[[ Supplied data, beginning ]]

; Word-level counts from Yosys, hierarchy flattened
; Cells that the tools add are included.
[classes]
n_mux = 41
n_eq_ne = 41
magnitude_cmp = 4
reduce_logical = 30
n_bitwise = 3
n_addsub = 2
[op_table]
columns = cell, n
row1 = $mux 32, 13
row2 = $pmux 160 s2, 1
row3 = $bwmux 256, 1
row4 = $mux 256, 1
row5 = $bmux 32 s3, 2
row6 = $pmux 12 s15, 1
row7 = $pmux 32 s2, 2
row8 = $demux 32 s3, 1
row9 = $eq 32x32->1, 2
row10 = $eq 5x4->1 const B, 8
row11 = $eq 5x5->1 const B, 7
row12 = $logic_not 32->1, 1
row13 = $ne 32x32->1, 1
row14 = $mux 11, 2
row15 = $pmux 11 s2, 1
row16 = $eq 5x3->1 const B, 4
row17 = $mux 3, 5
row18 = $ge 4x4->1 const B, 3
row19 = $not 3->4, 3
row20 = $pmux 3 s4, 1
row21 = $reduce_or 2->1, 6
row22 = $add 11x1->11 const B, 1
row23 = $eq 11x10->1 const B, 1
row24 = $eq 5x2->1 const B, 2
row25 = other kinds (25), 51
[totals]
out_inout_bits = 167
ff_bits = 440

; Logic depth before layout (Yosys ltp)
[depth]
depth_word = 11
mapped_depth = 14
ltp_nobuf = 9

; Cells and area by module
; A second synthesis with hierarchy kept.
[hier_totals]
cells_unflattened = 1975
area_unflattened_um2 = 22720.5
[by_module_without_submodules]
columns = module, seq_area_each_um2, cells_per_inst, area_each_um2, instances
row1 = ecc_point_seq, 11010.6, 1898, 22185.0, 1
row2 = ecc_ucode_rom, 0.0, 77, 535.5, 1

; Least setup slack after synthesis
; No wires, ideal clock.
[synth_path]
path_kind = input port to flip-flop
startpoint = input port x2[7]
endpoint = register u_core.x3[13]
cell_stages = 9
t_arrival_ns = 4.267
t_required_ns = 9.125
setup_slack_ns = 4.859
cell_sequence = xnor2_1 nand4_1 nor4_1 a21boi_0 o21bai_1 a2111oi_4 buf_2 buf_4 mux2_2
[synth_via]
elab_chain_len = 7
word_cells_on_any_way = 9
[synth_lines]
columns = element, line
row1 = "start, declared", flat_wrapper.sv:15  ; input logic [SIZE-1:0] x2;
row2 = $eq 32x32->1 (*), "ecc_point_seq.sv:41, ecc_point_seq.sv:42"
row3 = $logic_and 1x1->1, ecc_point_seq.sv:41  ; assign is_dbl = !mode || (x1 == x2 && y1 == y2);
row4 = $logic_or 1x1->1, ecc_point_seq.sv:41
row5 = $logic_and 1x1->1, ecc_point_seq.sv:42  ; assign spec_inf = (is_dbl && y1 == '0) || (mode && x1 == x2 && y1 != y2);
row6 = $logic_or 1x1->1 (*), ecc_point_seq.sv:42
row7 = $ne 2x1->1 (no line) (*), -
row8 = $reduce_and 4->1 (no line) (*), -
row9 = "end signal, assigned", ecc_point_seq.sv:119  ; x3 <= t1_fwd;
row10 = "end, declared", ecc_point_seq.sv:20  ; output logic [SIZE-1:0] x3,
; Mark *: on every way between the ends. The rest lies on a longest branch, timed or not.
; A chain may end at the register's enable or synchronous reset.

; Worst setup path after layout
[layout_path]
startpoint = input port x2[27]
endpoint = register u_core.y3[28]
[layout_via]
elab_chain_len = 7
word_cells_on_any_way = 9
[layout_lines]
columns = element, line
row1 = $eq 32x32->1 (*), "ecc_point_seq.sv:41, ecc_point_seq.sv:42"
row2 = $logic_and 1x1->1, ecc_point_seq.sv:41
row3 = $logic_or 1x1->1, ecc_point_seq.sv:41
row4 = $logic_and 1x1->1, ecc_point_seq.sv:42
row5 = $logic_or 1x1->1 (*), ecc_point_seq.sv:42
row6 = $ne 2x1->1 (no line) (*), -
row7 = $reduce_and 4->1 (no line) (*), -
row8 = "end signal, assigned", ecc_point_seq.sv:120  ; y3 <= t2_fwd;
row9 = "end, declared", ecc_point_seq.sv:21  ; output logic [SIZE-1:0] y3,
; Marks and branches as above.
===== src/rtl/const_ctrl_pipe.sv =====
// DOF-to-EX helper: immediate extension unit plus the loadable control-field
// pipeline flops, with the en->en_if and mc->mc_pre delay registers.
module const_ctrl_pipe #(
  parameter int unsigned IMM_W  = 15,
  parameter int unsigned DATA_W = 32
) (
  input  logic              clk,
  input  logic              rst_n,
  input  logic              load,
  input  logic              flush,
  input  logic [IMM_W-1:0]  imm,
  input  logic              cs,
  output logic [DATA_W-1:0] constant,
  input  logic              en,
  output logic              en_if,
  input  logic [1:0]        mc,
  output logic [1:0]        mc_pre,
  input  logic              ps_d,
  input  logic              rw_d,
  input  logic              mw_d,
  input  logic              ma_d,
  input  logic              mb_d,
  input  logic [1:0]        md_d,
  input  logic [1:0]        bs_d,
  output logic              ps_q,
  output logic              rw_q,
  output logic              mw_q,
  output logic              ma_q,
  output logic              mb_q,
  output logic [1:0]        md_q,
  output logic [1:0]        bs_q
);

  // Fill the whole word with the extension bit first, then overlay the
  // immediate; this stays legal when DATA_W equals IMM_W.
  always_comb begin
    constant = cs ? {DATA_W{imm[IMM_W-1]}} : '0;
    constant[IMM_W-1:0] = imm;
  end

  always_ff @(posedge clk) begin
    if (!rst_n) begin
      en_if  <= 1'b0;
      mc_pre <= '0;
      ps_q   <= 1'b0;
      rw_q   <= 1'b0;
      mw_q   <= 1'b0;
      ma_q   <= 1'b0;
      mb_q   <= 1'b0;
      md_q   <= '0;
      bs_q   <= '0;
    end else if (load) begin
      en_if  <= en;
      mc_pre <= mc;
      // A flushed slot becomes a NOP in EX; the delay flops keep tracking.
      if (flush) begin
        ps_q <= 1'b0;
        rw_q <= 1'b0;
        mw_q <= 1'b0;
        ma_q <= 1'b0;
        mb_q <= 1'b0;
        md_q <= '0;
        bs_q <= '0;
      end else begin
        ps_q <= ps_d;
        rw_q <= rw_d;
        mw_q <= mw_d;
        ma_q <= ma_d;
        mb_q <= mb_d;
        md_q <= md_d;
        bs_q <= bs_d;
      end
    end
  end

endmodule


===== config.mk =====
export PLATFORM = sky130hd
export DESIGN_NAME = const_ctrl_pipe
export DESIGN_NICKNAME = d
export VERILOG_FILES = /design/src/rtl/const_ctrl_pipe.sv
export SDC_FILE = /design/constraint.sdc
export NUM_CORES = 1
export LEC_CHECK = 0
export ABC_AREA = 1
export CORE_UTILIZATION = 24
export DETAILED_ROUTE_END_ITERATION = 12
export MAX_ROUTING_LAYER = met4
export PLACE_DENSITY = 0.75
export SLEW_MARGIN = 10
export SYNTH_ARGS = -nofsm -noshare
export SYNTH_HDL_FRONTEND = slang
export SYNTH_SLANG_ARGS = --single-unit
export TNS_END_PERCENT = 50

===== constraint.sdc =====
create_clock -name clk -period 0.8 [get_ports clk]
set_clock_uncertainty 0.05 [all_clocks]
set_input_delay 0.16 -clock clk [delete_from_list [all_inputs] [get_ports clk]]
set_output_delay 0.16 -clock clk [all_outputs]
set_load 0.02 [all_outputs]

# Word-level counts from Yosys, hierarchy flattened
# Index checks and enable logic that the tools add are counted.
[op_classes]
muxes = 8
[ops]
columns = ["operator", "count"]
rows = [
  ["$mux W32", 1],
  ["$mux W1", 5],
  ["$mux W2", 2],
]
[totals]
out_inout_bits = 44
ff_bits = 12
elab_cells = 17
in_bits = 32

# Longest topological paths before layout
[logic_depth]
ltp_word = 1
depth_mapped = 4
depth_no_buf = 3

# Worst setup path before layout
# No wires, ideal clock.
[synth_path]
path_type = "input-to-output"
from = "input port cs"
to = "output port constant[16]"
required_ns = 0.590
arrival_time_ns = 0.792
cell_stages = 3
slack_ns = -0.202
n_path_buf = 1
path_cell_list = "nand2_1 inv_1 buf_4"
[synth_via]
elab_chain_cells = 1
[synth_lines]
columns = ["element", "line", "text"]
rows = [
  ["start, declared", "12", "input logic cs,"],
  ["$mux W32", "37", "constant = cs ? {DATA_W{imm[IMM_W-1]}} : '0;"],
  ["end, declared", "13", "output logic [DATA_W-1:0] constant,"],
]
# Every way passes these cells.

# Worst setup path in the final report
[layout_path]
from = "input port cs"
to = "output port constant[27]"
# The elaborated chain is that of the path after synthesis.

==> qor.csv <==
stage,metric,value,unit
sta,number of setup violations in the final report,29,
logic_synthesis,"Top FF cell, synth",dfxtp_1,
layout,synthesis-to-layout area growth,69.5,%
logic_synthesis,Synth Instances,86,
logic_synthesis,Yosys top cell area share,0.358,
logic_synthesis,most common library cells after synthesis,"buf_4 (32), dfxtp_1 (12), nand2_1 (10), a21oi_1 (9), nand3_1 (9)",
sta,final hold violations,0,
logic_synthesis,largest cells by area after synthesis,"dfxtp_1 (36%), buf_4 (36%), a21oi_1 (6.7%), nand3_1 (6.7%), nand2_1 (5.6%)",
global_routing,global route overflow,0,
pwr,total power,1.51,mW
logic_synthesis,synth unique cells,10,
detailed_routing,drt total wl,1.70,mm
sta,PnR worst setup slack,-165,ps
sta,min cycle time layout,965,ps
worst_setup_path,"critical path fanouts, max",8,
layout,area of the multi-input gates,191,um^2
detailed_routing,Final ANT Viol Nets,0,
logic_synthesis,cell taking the most area after synthesis,dfxtp_1,
floorplan,die width,54.9,um
logic_synthesis,Synthesis Warnings,0,
layout,Storage cell area,255,um^2
floorplan,Starting Density,0.262,
place,# port buffers,47,
worst_setup_path,critical path arrival,750,ps
layout,final std cells w/o fill,143,
global_routing,via count of the first global-routing pass,513,
logic_synthesis,most common cell in the netlist,buf_4,
clock_tree,Post-CTS Hold Fix Bufs,0,
clock_tree,clk sinks,12,
clock_tree,CTS tree,yes,
logic_synthesis,asr flop ratio synth,0,
floorplan,Rows,18,
worst_setup_path,Crit Path Class,in -> out,
worst_setup_path,worst r2r src,mw_q$_SDFFE_PN0P_,
worst_setup_path,CP required,590,ps
worst_hold_path,HP Start,rst_n,
pwr,PD cells,1320,mW/mm^2
logic_synthesis,synthesized cell area,672,um^2
global_routing,GR Util All Layers,0.117,
clock_tree,clock latency on the worst-skew pair,260,ps
global_routing,first-pass GRT wire length,2.30,mm
logic_synthesis,Syn Nets,118,
worst_hold_path,Hold Path Stages,3,
floorplan,Core Region,0.00257,mm^2
clock_tree,Clock Tree Buf Depth,2,
global_routing,largest net degree at the start of global routing,13,
logic_synthesis,sequential share of the synthesized area,0.358,
detailed_routing,WL per Instance,11.9,um
clock_tree,Root Driver,clkbuf_4,
worst_hold_path,worst hold path type,in -> reg,
sta,Slew Limit Fails,0,
detailed_routing,residual DRC count,0,
sta,normalized max-slew margin,0.863,
outcome,status,"finished, violations left",
layout,Antenna diodes,0,
global_routing,initial antenna violation count,0,
place,gpl congestion,0.719,
logic_synthesis,mean area per synthesized cell,7.81,um^2
logic_synthesis,Post-synth EDFFs,0,
detailed_routing,DRT iter0 DRCs,12,
detailed_routing,First-pass DRT Iterations,4,
sta,RSZ-0062 raised after global routing,true,
sta,final period utilization,1.21,
sta,worst hold slack,193,ps
floorplan,Vert. Die Dim,54.9,um
worst_setup_path,Startpoint Class,primary input,
worst_hold_path,Hold EP,ma_q$_SDFFE_PN0P_,
clock_tree,CTS buffer count,3,
worst_setup_path,Critical R2R Capture,mw_q$_SDFFE_PN0P_,
pwr,Max VDD drop,0.603,mV
floorplan,die area,0.00302,mm^2
sta,actual slew at the worst max-slew pin,205,ps
place,cell count after placement,134,
worst_setup_path,flop2flop setup slack,70,ps
logic_synthesis,Seq cells post-synth,12,
sta,fmax,1040,MHz
detailed_routing,via count,589,
worst_setup_path,endpoint class of the critical path,output pin,
outcome,failing checks,negative setup slack,
detailed_routing,drt via density,4.12,
worst_setup_path,Worst Reg-to-Reg Cells,3,
layout,NumNets Final,147,
floorplan,IO Pins,76,
pwr,Leakage,0.500,nW
run,MaxCap Viol Count,0,
layout,fin util,0.443,
layout,Filler Cells Inserted,272,
layout,share of cells above drive strength 1,0.558,
clock_tree,H-tree levels,1,
clock_tree,clk slew on worst S/H paths,70,ps
==> how the worst max path moves through the flow <==
stage | startpoint | endpoint | slack (ps) | cells after the start
floorplan | cs | constant[16] | -130 | 3
global placement | imm[14] | constant[18] | -1010 | 4
detailed placement | imm[14] | constant[22] | -1060 | 4
CTS | imm[14] | constant[17] | -160 | 4
global route | cs | constant[27] | -200 | 4
finish | cs | constant[27] | -160 | 4
==> stage by stage <==
stage	worst slack [ps]	area, um^2	TNS, ps
detailed placement	-1060	978	-27420
CTS	-157	1080	-4400
global placement	-1010	978	-26430
finish	-165	1140	-3670
floorplan	-127	696	-2000
global route	-197	1140	-4760
==> report_power, final <==
group	switching [mW]	internal [mW]	total (mW)
combinational	0.228	0.266	0.494
clock	0.189	0.174	0.363
sequential	0.0185	0.630	0.649
total	0.436	1.07	1.51
==> sequential cells by signal (all words and copies together), names as in the netlist <==
register / count
mb_q: 1
ps_q: 1
ma_q: 1
md_q: 2
rw_q: 1
mc_pre: 2
en_if: 1
mw_q: 1
bs_q: 2
==> critical path, stage by stage <==
cell,delay (ps)
buf_8,100
nand2_8,80
clkinvlp_4,210
buf_6,200
==> metal layers <==
metal | share of wire | track usage | vias to the layer above | wire (um)
li1 | - | - | 297 | -
met1 | 0.38 | 0.111 | 268 | 639
met2 | 0.54 | 0.205 | 22 | 912
met3 | 0.085 | 0.0437 | 2 | 144
met4 | 0.0035 | 0.0625 | 0 | 6
met5 | 0 | - | - | 0
==> cells by family (layout without fill, tap and decap cells) <==
group / after synthesis / after routing / synth area share
buf+inv: 37 / 64 / 0.397
simple gates: 25 / 25 / 0.156
flops: 12 / 12 / 0.358
compound gates: 12 / 12 / 0.0894
==> cell type report <==
class,count,share of cell area
flip-flops and latches,12,0.224
inverters,4,0.0209
repair buffers,55,0.521
multi-input cells,37,0.168
well taps,30,0.0330
clock buffers,3,0.0198
repair inverters,2,0.0132
==> cells in the final DEF (no fill, tap or decap), drive strengths merged <==
master and instances:
buf 39, clkdlybuf4s50 13, dfxtp 12, nand2 10, nand3 9, a21oi 9
nor2 6, clkinvlp 3, o21ai 3, clkbuf 3, inv 3, dlymetal6s2s 2
dlygate4sd2 1
==> repair_timing <==
item | CTS | global route
pin swaps | 1 | 1
cloned | 2 | 0
gates resized for setup | 204 | 8
setup endpoints to repair | 42 | 41
buffers inserted | 1 | 3
(Power assumes the default switching activity.)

[[ Supplied data, end ]]

=== Problem to solve ===
Start with the line above that contains "logic [SIZE-1:0] x2;" and stop after the line that contains "row4 = $logic_or 1x1->1, ecc_point_seq.sv:41". Output those lines exactly, and only those.

=== Result ===
row1 = "start, declared", flat_wrapper.sv:15  ; input logic [SIZE-1:0] x2;
row2 = $eq 32x32->1 (*), "ecc_point_seq.sv:41, ecc_point_seq.sv:42"
row3 = $logic_and 1x1->1, ecc_point_seq.sv:41  ; assign is_dbl = !mode || (x1 == x2 && y1 == y2);
row4 = $logic_or 1x1->1, ecc_point_seq.sv:41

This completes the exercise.